Further information about using notebooks for experiments within Kedro projects.

Package your Kedro project

Further information about building project documentation and packaging your project.

Micromamba is a lightweight and fast package manager and environment manager from the Mamba project, designed to work with the Conda ecosystem. It's similar to Conda but aims to be more efficient and quicker in resolving dependencies and managing environments.

Key Features:

  1. Lightweight: Micromamba is much smaller in size compared to Conda.
  2. Fast: It has faster dependency resolution and environment management.
  3. No Python Dependency: Unlike Conda, Micromamba does not require Python to be installed, making it a more self-contained solution.

Using Micromamba as a Virtual Environment Manager:

Yes, Micromamba can be used to create and manage virtual environments. Here’s a basic example of how to use Micromamba to create and activate a virtual environment:

  1. Install Micromamba: You can install Micromamba using a minimal installer or from pre-built binaries. For example:

    curl -L https://micromamba.snakepit.net/api/micromamba/linux-64/latest | tar -xvj
  2. Create a New Environment:

    micromamba create -n myenv python=3.8

    This command creates a new environment named myenv with Python 3.8.

  3. Activate the Environment:

    micromamba activate myenv
  4. Install Packages:

    micromamba install numpy pandas
  5. Deactivate the Environment:

    micromamba deactivate

Micromamba is particularly useful for users who want a lightweight alternative to Conda while still leveraging the Conda ecosystem for package management.

How to run the project via custom cli and with click library :

  1. To initialize the current zsh shell, run: $ eval "$(micromamba shell hook --shell zsh)"

  2. Activate the virtual environment using micromamba package manager: $ micromamba activate myenv (spaceflights310 in that case")

  3. Install the requirements for the specific project : $ pip install -r requirements.txt

  4. For the training phase, run the following command: $ spaceflights train

  5. For the inference phase, run the following command: $ spaceflights inference

Integrating Apache Airflow with a Kedro Project in a Jupyter Environment

This guide will walk you through the steps to integrate Apache Airflow with your Kedro project in a Jupyter environment. The integration allows you to orchestrate your Kedro pipelines using Airflow's powerful scheduling and task management capabilities.


Steps to Integrate Apache Airflow with Kedro in a Jupyter Environment

1. Install Apache Airflow

To get started, install Apache Airflow using the official guidelines.

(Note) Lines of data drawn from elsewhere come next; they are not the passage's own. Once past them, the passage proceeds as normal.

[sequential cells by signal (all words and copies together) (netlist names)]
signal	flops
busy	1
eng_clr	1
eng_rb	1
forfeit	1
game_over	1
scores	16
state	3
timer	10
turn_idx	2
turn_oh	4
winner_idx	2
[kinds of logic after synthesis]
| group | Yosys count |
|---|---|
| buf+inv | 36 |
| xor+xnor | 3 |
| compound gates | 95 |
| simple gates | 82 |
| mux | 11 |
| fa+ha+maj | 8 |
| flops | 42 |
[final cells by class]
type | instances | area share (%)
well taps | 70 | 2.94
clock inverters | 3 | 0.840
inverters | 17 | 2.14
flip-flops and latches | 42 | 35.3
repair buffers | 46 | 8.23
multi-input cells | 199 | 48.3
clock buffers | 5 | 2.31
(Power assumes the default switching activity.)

If you are working in a Python environment like conda or micromamba, you can install it with:

pip install apache-airflow kedro-airflow
pip install virtualenv apache-airflow\[cncf/kubernetes\]

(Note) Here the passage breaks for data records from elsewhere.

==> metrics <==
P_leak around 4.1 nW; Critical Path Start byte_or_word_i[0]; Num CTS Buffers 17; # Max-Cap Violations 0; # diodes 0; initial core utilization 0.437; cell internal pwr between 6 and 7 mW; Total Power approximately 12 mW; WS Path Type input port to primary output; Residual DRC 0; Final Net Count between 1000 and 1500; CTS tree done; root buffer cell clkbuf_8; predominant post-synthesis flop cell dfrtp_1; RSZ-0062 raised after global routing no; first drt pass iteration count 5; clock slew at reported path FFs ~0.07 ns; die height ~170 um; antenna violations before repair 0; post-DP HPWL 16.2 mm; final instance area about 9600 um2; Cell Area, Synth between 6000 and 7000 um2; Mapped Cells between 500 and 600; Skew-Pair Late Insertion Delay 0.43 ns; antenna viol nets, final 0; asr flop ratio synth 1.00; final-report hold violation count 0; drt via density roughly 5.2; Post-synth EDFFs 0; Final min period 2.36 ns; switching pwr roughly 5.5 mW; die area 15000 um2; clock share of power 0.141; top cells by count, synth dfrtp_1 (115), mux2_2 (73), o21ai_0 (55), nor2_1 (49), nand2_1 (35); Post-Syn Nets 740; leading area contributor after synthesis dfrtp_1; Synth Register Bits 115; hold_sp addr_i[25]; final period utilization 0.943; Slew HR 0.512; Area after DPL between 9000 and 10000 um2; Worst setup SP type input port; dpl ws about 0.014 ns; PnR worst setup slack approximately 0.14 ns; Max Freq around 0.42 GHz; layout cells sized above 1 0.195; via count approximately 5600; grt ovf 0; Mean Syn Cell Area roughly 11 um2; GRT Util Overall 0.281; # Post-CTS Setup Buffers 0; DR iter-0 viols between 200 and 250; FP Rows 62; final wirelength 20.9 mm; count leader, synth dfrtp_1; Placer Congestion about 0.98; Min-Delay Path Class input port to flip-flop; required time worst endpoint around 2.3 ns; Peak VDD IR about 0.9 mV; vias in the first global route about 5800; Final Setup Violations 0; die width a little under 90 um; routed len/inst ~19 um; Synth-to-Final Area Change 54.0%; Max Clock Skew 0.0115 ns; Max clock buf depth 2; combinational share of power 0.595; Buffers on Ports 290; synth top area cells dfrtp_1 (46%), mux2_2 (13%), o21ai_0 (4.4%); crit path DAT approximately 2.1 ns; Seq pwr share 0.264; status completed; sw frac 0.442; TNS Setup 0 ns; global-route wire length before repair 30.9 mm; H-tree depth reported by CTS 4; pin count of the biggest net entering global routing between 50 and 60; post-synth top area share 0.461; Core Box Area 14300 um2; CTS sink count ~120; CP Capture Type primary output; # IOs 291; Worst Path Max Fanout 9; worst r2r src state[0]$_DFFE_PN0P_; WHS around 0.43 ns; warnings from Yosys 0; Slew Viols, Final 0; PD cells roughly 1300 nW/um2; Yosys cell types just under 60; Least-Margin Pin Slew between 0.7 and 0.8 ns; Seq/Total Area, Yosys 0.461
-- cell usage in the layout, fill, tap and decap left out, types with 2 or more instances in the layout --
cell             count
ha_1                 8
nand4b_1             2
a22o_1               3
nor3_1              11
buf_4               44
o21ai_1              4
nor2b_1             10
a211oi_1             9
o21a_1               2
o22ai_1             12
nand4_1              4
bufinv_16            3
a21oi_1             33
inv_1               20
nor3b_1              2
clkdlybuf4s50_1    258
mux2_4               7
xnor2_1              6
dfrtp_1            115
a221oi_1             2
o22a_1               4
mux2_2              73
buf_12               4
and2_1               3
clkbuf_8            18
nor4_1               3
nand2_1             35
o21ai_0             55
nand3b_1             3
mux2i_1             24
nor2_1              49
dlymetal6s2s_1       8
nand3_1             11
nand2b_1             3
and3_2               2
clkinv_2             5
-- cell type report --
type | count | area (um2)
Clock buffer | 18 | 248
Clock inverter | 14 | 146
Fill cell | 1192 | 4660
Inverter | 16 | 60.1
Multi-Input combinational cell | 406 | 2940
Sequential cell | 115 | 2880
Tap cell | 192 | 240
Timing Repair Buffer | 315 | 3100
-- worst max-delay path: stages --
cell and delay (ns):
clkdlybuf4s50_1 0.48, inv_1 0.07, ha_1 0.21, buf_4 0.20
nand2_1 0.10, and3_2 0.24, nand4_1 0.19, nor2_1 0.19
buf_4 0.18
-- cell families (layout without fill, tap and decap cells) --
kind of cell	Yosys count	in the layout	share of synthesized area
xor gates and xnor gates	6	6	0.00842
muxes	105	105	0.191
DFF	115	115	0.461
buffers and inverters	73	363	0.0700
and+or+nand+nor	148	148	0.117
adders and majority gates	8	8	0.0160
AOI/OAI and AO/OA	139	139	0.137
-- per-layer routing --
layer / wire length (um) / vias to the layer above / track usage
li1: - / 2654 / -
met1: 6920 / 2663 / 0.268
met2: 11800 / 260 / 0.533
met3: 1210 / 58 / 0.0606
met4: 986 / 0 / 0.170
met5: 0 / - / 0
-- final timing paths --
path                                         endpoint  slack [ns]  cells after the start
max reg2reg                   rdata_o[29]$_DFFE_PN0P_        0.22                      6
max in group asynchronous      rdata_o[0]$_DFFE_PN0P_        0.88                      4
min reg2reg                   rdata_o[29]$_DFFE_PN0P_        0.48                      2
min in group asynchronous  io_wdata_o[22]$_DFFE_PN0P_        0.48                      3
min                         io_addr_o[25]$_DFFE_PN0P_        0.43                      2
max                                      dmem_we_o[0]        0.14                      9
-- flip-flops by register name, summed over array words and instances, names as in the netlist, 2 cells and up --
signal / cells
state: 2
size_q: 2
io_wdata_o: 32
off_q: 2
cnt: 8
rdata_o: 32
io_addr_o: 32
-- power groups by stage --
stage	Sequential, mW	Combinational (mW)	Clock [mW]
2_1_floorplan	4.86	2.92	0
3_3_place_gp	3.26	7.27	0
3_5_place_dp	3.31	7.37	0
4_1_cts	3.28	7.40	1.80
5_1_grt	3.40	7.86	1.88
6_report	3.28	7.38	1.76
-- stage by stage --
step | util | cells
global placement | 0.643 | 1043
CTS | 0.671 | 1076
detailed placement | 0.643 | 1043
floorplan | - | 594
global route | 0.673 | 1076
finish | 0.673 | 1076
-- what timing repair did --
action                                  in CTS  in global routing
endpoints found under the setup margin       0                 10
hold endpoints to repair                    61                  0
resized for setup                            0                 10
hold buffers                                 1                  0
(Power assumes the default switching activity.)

Ensure that you initialize the Airflow database after installation:

export AIRFLOW_HOME=~/airflow  # Define where Airflow will store its files
airflow db init  # Initialize the Airflow database

2. Create a Dag File for Your Kedro Pipeline

The Kedro-Airflow plugin helps you convert Kedro pipelines into Airflow DAGs (Directed Acyclic Graphs).

From your project directory, run:

kedro airflow create

This will generate an Airflow DAG in the airflow_dags/ directory based on your Kedro pipelines.

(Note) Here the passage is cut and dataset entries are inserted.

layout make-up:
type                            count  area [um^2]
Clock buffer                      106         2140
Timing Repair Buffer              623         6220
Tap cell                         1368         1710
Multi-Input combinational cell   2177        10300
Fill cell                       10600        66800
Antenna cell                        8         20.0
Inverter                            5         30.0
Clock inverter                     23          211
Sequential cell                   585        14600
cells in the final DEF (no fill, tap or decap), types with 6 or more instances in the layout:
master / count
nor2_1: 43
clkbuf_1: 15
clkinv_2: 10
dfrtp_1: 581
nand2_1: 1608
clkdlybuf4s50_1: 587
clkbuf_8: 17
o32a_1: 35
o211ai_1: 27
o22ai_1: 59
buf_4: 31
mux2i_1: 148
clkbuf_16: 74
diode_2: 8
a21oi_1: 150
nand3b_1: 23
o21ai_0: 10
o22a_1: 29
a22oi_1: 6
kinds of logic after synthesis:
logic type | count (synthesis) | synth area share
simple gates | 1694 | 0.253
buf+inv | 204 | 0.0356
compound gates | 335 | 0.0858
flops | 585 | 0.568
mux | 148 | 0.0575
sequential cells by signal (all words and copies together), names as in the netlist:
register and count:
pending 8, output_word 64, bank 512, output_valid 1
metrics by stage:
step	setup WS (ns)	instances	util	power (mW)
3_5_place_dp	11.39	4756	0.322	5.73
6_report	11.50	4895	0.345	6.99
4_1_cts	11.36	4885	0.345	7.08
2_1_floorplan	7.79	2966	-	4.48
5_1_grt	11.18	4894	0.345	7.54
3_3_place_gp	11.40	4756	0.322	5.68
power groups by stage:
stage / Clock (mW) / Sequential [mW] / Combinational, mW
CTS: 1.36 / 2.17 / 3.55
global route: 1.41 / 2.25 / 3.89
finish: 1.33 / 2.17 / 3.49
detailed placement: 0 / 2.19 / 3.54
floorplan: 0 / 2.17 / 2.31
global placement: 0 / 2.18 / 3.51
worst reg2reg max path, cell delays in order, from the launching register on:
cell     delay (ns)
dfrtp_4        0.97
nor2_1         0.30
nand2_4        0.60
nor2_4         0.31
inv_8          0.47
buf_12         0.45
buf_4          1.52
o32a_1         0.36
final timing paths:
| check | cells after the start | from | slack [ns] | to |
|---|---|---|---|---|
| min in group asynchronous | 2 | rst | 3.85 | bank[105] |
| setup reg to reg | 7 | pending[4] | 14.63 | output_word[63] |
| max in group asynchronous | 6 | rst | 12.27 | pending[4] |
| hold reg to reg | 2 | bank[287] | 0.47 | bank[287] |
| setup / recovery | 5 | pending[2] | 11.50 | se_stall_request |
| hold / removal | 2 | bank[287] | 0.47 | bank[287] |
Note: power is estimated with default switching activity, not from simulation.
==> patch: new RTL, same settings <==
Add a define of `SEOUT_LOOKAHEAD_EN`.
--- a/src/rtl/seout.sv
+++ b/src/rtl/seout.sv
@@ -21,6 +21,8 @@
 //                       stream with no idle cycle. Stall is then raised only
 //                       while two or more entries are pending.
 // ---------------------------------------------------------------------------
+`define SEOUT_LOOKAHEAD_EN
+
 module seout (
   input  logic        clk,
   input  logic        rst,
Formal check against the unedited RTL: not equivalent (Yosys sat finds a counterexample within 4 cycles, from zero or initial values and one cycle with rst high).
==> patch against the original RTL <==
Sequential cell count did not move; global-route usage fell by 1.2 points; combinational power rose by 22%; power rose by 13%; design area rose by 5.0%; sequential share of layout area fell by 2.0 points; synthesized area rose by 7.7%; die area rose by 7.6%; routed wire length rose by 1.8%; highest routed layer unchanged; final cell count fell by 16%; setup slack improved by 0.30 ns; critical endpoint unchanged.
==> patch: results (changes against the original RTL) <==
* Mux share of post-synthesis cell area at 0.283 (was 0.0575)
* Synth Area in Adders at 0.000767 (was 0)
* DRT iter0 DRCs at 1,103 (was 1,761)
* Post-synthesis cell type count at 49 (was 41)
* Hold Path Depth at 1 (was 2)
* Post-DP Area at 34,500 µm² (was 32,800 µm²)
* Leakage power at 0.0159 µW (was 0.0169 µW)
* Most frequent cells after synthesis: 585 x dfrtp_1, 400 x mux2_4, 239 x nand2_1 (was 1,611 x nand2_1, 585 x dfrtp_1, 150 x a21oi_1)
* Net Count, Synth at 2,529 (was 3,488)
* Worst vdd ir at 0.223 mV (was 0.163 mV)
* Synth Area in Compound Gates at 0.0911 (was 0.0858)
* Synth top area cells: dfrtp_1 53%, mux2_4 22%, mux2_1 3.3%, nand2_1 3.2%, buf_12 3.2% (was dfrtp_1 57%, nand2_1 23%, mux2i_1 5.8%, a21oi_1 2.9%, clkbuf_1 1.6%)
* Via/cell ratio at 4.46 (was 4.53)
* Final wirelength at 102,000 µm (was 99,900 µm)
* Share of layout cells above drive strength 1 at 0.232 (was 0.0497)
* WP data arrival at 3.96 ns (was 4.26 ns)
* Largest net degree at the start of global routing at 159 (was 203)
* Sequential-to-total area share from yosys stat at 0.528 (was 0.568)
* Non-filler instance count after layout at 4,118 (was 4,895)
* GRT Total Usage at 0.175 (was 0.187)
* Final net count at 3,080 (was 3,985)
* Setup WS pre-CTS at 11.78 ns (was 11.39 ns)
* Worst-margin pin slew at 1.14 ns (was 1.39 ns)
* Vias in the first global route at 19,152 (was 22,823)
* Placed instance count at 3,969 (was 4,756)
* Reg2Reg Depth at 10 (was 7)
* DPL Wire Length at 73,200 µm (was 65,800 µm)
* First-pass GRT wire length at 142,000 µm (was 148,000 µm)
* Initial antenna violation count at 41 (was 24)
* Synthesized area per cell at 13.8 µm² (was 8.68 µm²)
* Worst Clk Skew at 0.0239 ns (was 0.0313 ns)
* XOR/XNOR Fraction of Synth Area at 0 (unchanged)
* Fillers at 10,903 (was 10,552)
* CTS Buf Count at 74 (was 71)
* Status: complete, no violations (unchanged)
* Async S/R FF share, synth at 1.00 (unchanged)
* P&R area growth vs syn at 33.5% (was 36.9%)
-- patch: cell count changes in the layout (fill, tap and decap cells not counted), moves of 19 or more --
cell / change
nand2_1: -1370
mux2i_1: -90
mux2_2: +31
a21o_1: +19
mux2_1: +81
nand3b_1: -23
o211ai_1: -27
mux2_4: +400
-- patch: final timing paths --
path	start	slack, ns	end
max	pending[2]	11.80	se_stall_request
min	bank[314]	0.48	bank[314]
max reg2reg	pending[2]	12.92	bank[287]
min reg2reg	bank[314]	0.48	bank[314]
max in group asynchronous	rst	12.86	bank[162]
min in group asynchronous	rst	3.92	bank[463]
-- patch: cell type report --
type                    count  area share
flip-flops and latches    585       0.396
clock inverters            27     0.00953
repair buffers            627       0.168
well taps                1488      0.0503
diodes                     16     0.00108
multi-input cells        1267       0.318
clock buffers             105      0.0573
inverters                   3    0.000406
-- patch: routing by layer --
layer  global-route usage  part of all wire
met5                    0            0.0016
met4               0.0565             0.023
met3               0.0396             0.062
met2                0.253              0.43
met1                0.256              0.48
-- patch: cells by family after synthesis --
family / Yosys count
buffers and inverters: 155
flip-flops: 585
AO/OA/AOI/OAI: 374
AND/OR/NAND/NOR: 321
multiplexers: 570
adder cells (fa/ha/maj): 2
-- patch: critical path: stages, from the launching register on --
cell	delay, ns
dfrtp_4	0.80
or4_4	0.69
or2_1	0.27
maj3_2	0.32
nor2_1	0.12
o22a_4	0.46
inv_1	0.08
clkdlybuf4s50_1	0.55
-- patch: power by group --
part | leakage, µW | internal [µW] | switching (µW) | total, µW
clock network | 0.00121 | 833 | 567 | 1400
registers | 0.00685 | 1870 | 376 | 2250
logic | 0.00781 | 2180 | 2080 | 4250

3. Configure Airflow to Use the Kedro DAG

Copy the generated DAG file (airflow_dags/my_project_name.py) into Airflow’s DAGs folder. For example:

mkdir -p ~/airflow/dags
cp airflow_dags/* ~/airflow/dags/

This makes the Kedro pipeline available as an Airflow DAG.

4. Start the Airflow Web Server and Scheduler

Airflow needs two processes: the web server to view and manage DAGs, and the scheduler to run them.

Open two terminal tabs and run:

  • In the first tab, start the Airflow web server:

    airflow webserver --port 8080
  • In the second tab, start the Airflow scheduler:

    airflow scheduler

Now you can access the Airflow UI in your browser at http://localhost:8080.

5. Trigger Your Kedro Pipeline DAG

In the Airflow UI, you'll see your Kedro pipeline as a DAG. You can trigger it manually or schedule it to run at specific intervals.

6. Running from Jupyter Notebooks (Optional)

If you prefer running Kedro directly from a Jupyter notebook, you can trigger Airflow DAGs from within Jupyter using Airflow's CLI.

Here's how you can do it from Jupyter:

import subprocess

# Trigger the DAG
dag_id = "your_dag_id"
subprocess.run(["airflow", "dags", "trigger", dag_id])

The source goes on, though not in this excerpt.